## src/rtl/i2c_slave_apb_ctrl.sv

```systemverilog
// APB3 control/buffer front-end for the I2C slave core: CTRL/ADDR registers, TX and RX byte FIFOs, interrupt flags.
// Build option I2CS_IRQ_EN: when defined INT_STAT/INT_EN/irq are live; otherwise they read 0 and irq stays 0.
module i2c_slave_apb_ctrl #(
  parameter int         FIFO_DEPTH   = 4,
  parameter logic [6:0] DEFAULT_ADDR = 7'h50
) (
  input  logic        pclk,
  input  logic        presetn,
  input  logic        psel,
  input  logic        penable,
  input  logic        pwrite,
  input  logic [4:0]  paddr,
  input  logic [31:0] pwdata,
  output logic [31:0] prdata,
  output logic        pready,
  output logic        pslverr,
  output logic        irq,
  output logic        core_en,
  output logic [6:0]  own_addr,
  output logic [7:0]  tx_byte,
  input  logic        tx_load,
  input  logic [7:0]  rx_byte,
  input  logic        rx_load,
  input  logic [2:0]  core_state
);
  localparam int PW = $clog2(FIFO_DEPTH);
  localparam int CW = PW + 1;
`ifdef I2CS_IRQ_EN
  localparam logic IRQ_IMPL = 1'b1;
`else
  localparam logic IRQ_IMPL = 1'b0;
`endif

  localparam logic [2:0] R_CTRL     = 3'd0;
  localparam logic [2:0] R_ADDR     = 3'd1;
  localparam logic [2:0] R_STATUS   = 3'd2;
  localparam logic [2:0] R_TXDATA   = 3'd3;
  localparam logic [2:0] R_RXDATA   = 3'd4;
  localparam logic [2:0] R_INT_STAT = 3'd5;
  localparam logic [2:0] R_INT_EN   = 3'd6;

  logic          en_q, en_d;
  logic [6:0]    addr_q, addr_d;
  logic [3:0]    int_stat_q, int_stat_d, int_en_q, int_en_d;
  logic          irq_q, irq_d;
  logic [7:0]    tx_mem_q [FIFO_DEPTH];
  logic [7:0]    tx_mem_d [FIFO_DEPTH];
  logic [7:0]    rx_mem_q [FIFO_DEPTH];
  logic [7:0]    rx_mem_d [FIFO_DEPTH];
  logic [PW-1:0] tx_wr_q, tx_wr_d, tx_rd_q, tx_rd_d;
  logic [PW-1:0] rx_wr_q, rx_wr_d, rx_rd_q, rx_rd_d;
  logic [CW-1:0] tx_cnt_q, tx_cnt_d, rx_cnt_q, rx_cnt_d;

  logic       apb_wr, apb_rd;
  logic [2:0] reg_sel;
  logic       tx_empty, tx_full, rx_empty, rx_full;
  logic       tx_flush, rx_flush, tx_push, tx_pop, rx_push, rx_pop;
  logic       rx_done, tx_req, rx_ovr, tx_und;
  logic [3:0] int_set, int_clr;
  logic [31:0] status;
  logic       unused_ok;

  assign apb_wr  = psel & penable & pwrite;
  assign apb_rd  = psel & penable & ~pwrite;
  assign reg_sel = paddr[4:2];

  assign tx_empty = (tx_cnt_q == '0);
  assign tx_full  = (tx_cnt_q == CW'(FIFO_DEPTH));
  assign rx_empty = (rx_cnt_q == '0);
  assign rx_full  = (rx_cnt_q == CW'(FIFO_DEPTH));

  assign tx_flush = apb_wr & (reg_sel == R_CTRL) & pwdata[2];
  assign rx_flush = apb_wr & (reg_sel == R_CTRL) & pwdata[1];
  assign tx_push  = apb_wr & (reg_sel == R_TXDATA) & ~tx_full;
  assign tx_pop   = tx_load & ~tx_empty;
  assign rx_pop   = apb_rd & (reg_sel == R_RXDATA) & ~rx_empty;
  // A same-cycle pop frees a slot, so a full RX FIFO can still accept the core byte.
  assign rx_push  = rx_load & (~rx_full | rx_pop);

  // A colliding flush discards the core event and suppresses its flag.
  assign rx_done = rx_push & ~rx_flush;
  assign tx_req  = tx_pop & ~tx_flush;
  assign rx_ovr  = rx_load & ~rx_push & ~rx_flush;
  assign tx_und  = tx_load & tx_empty & ~tx_flush;
  assign int_set = {tx_und, rx_ovr, tx_req, rx_done};
  assign int_clr = (apb_wr && reg_sel == R_INT_STAT) ? pwdata[3:0] : 4'h0;

  assign status = {11'b0, 5'(rx_cnt_q), 3'b0, 5'(tx_cnt_q), core_state,
                   (core_state != 3'b000), rx_full, rx_empty, tx_full, tx_empty};

  always_comb begin
    prdata  = 32'h0;
    pslverr = 1'b0;
    if (apb_rd) begin
      case (reg_sel)
        R_CTRL:     prdata = {31'b0, en_q};
        R_ADDR:     prdata = {25'b0, addr_q};
        R_STATUS:   prdata = status;
        R_RXDATA: begin
          if (rx_empty) pslverr = 1'b1;
          else          prdata  = {24'b0, rx_mem_q[rx_rd_q]};
        end
        R_INT_STAT: prdata = {28'b0, int_stat_q};
        R_INT_EN:   prdata = {28'b0, int_en_q};
        default:    prdata = 32'h0;
      endcase
    end else if (apb_wr && reg_sel == R_TXDATA && tx_full) begin
      pslverr = 1'b1;
    end
  end

  always_comb begin
    en_d     = en_q;
    addr_d   = addr_q;
    int_en_d = int_en_q;
    tx_mem_d = tx_mem_q;
    tx_wr_d  = tx_wr_q;
    tx_rd_d  = tx_rd_q;
    tx_cnt_d = tx_cnt_q;
    rx_mem_d = rx_mem_q;
    rx_wr_d  = rx_wr_q;
    rx_rd_d  = rx_rd_q;
    rx_cnt_d = rx_cnt_q;
    if (apb_wr && reg_sel == R_CTRL)              en_d     = pwdata[0];
    if (apb_wr && reg_sel == R_ADDR)              addr_d   = pwdata[6:0];
    if (apb_wr && reg_sel == R_INT_EN && IRQ_IMPL) int_en_d = pwdata[3:0];

    if (tx_flush) begin
      tx_wr_d  = '0;
      tx_rd_d  = '0;
      tx_cnt_d = '0;
    end else begin
      if (tx_push) begin
        tx_mem_d[tx_wr_q] = pwdata[7:0];
        tx_wr_d           = tx_wr_q + PW'(1);
      end
      if (tx_pop) tx_rd_d = tx_rd_q + PW'(1);
      tx_cnt_d = tx_cnt_q + CW'(tx_push) - CW'(tx_pop);
    end

    if (rx_flush) begin
      rx_wr_d  = '0;
      rx_rd_d  = '0;
      rx_cnt_d = '0;
    end else begin
      if (rx_push) begin
        rx_mem_d[rx_wr_q] = rx_byte;
        rx_wr_d           = rx_wr_q + PW'(1);
      end
      if (rx_pop) rx_rd_d = rx_rd_q + PW'(1);
      rx_cnt_d = rx_cnt_q + CW'(rx_push) - CW'(rx_pop);
    end

    // Set beats W1C in the same cycle; irq is registered off the current flags.
    int_stat_d = IRQ_IMPL ? ((int_stat_q & ~int_clr) | int_set) : 4'h0;
    irq_d      = IRQ_IMPL & (|(int_stat_q & int_en_q));
  end

  always_ff @(posedge pclk or negedge presetn) begin
    if (!presetn) begin
      en_q       <= 1'b0;
      addr_q     <= DEFAULT_ADDR;
      int_stat_q <= 4'h0;
      int_en_q   <= 4'h0;
      irq_q      <= 1'b0;
      tx_wr_q    <= '0;
      tx_rd_q    <= '0;
      tx_cnt_q   <= '0;
      rx_wr_q    <= '0;
      rx_rd_q    <= '0;
      rx_cnt_q   <= '0;
      for (int i = 0; i < FIFO_DEPTH; i++) begin
        tx_mem_q[i] <= 8'h0;
        rx_mem_q[i] <= 8'h0;
      end
    end else begin
      en_q       <= en_d;
      addr_q     <= addr_d;
      int_stat_q <= int_stat_d;
      int_en_q   <= int_en_d;
      irq_q      <= irq_d;
      tx_wr_q    <= tx_wr_d;
      tx_rd_q    <= tx_rd_d;
      tx_cnt_q   <= tx_cnt_d;
      rx_wr_q    <= rx_wr_d;
      rx_rd_q    <= rx_rd_d;
      rx_cnt_q   <= rx_cnt_d;
      tx_mem_q   <= tx_mem_d;
      rx_mem_q   <= rx_mem_d;
    end
  end

  assign pready   = 1'b1;
  assign irq      = irq_q;
  assign core_en  = en_q;
  assign own_addr = addr_q;
  assign tx_byte  = tx_empty ? 8'hFF : tx_mem_q[tx_rd_q];

  assign unused_ok = &{1'b0, paddr[1:0], pwdata[31:8]};
endmodule

```

## config.mk

```make
export PLATFORM = sky130hd
export DESIGN_NAME = i2c_slave_apb_ctrl
export DESIGN_NICKNAME = d
export VERILOG_FILES = /design/src/rtl/i2c_slave_apb_ctrl.sv
export SDC_FILE = /design/constraint.sdc
export NUM_CORES = 1
export LEC_CHECK = 0
export ABC_AREA = 1
export CAP_MARGIN = 40
export CORE_MARGIN = 4
export CORE_UTILIZATION = 57
export CTS_BUF_LIST = sky130_fd_sc_hd__clkbuf_2 sky130_fd_sc_hd__clkbuf_4 sky130_fd_sc_hd__clkbuf_8
export CTS_CLUSTER_DIAMETER = 80
export DETAILED_ROUTE_END_ITERATION = 10
export GPL_TIMING_DRIVEN = 0
export PLACE_DENSITY = 0.88
export SLEW_MARGIN = 5
export SYNTH_ARGS = -nofsm -noshare
export SYNTH_HDL_FRONTEND = slang
export SYNTH_SLANG_ARGS = --single-unit
```

## constraint.sdc

```tcl
create_clock -name pclk -period 4.7 [get_ports pclk]
set_clock_uncertainty 0.1 [all_clocks]
set_input_delay 0.94 -clock pclk [delete_from_list [all_inputs] [get_ports pclk]]
set_output_delay 0.94 -clock pclk [all_outputs]
set_load 0.03 [all_outputs]
```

Problem details: Copy out each line of the records where the string "paddr" appears.

Problem solution:
  input  logic [4:0]  paddr,
  assign reg_sel = paddr[4:2];
  assign unused_ok = &{1'b0, paddr[1:0], pwdata[31:8]};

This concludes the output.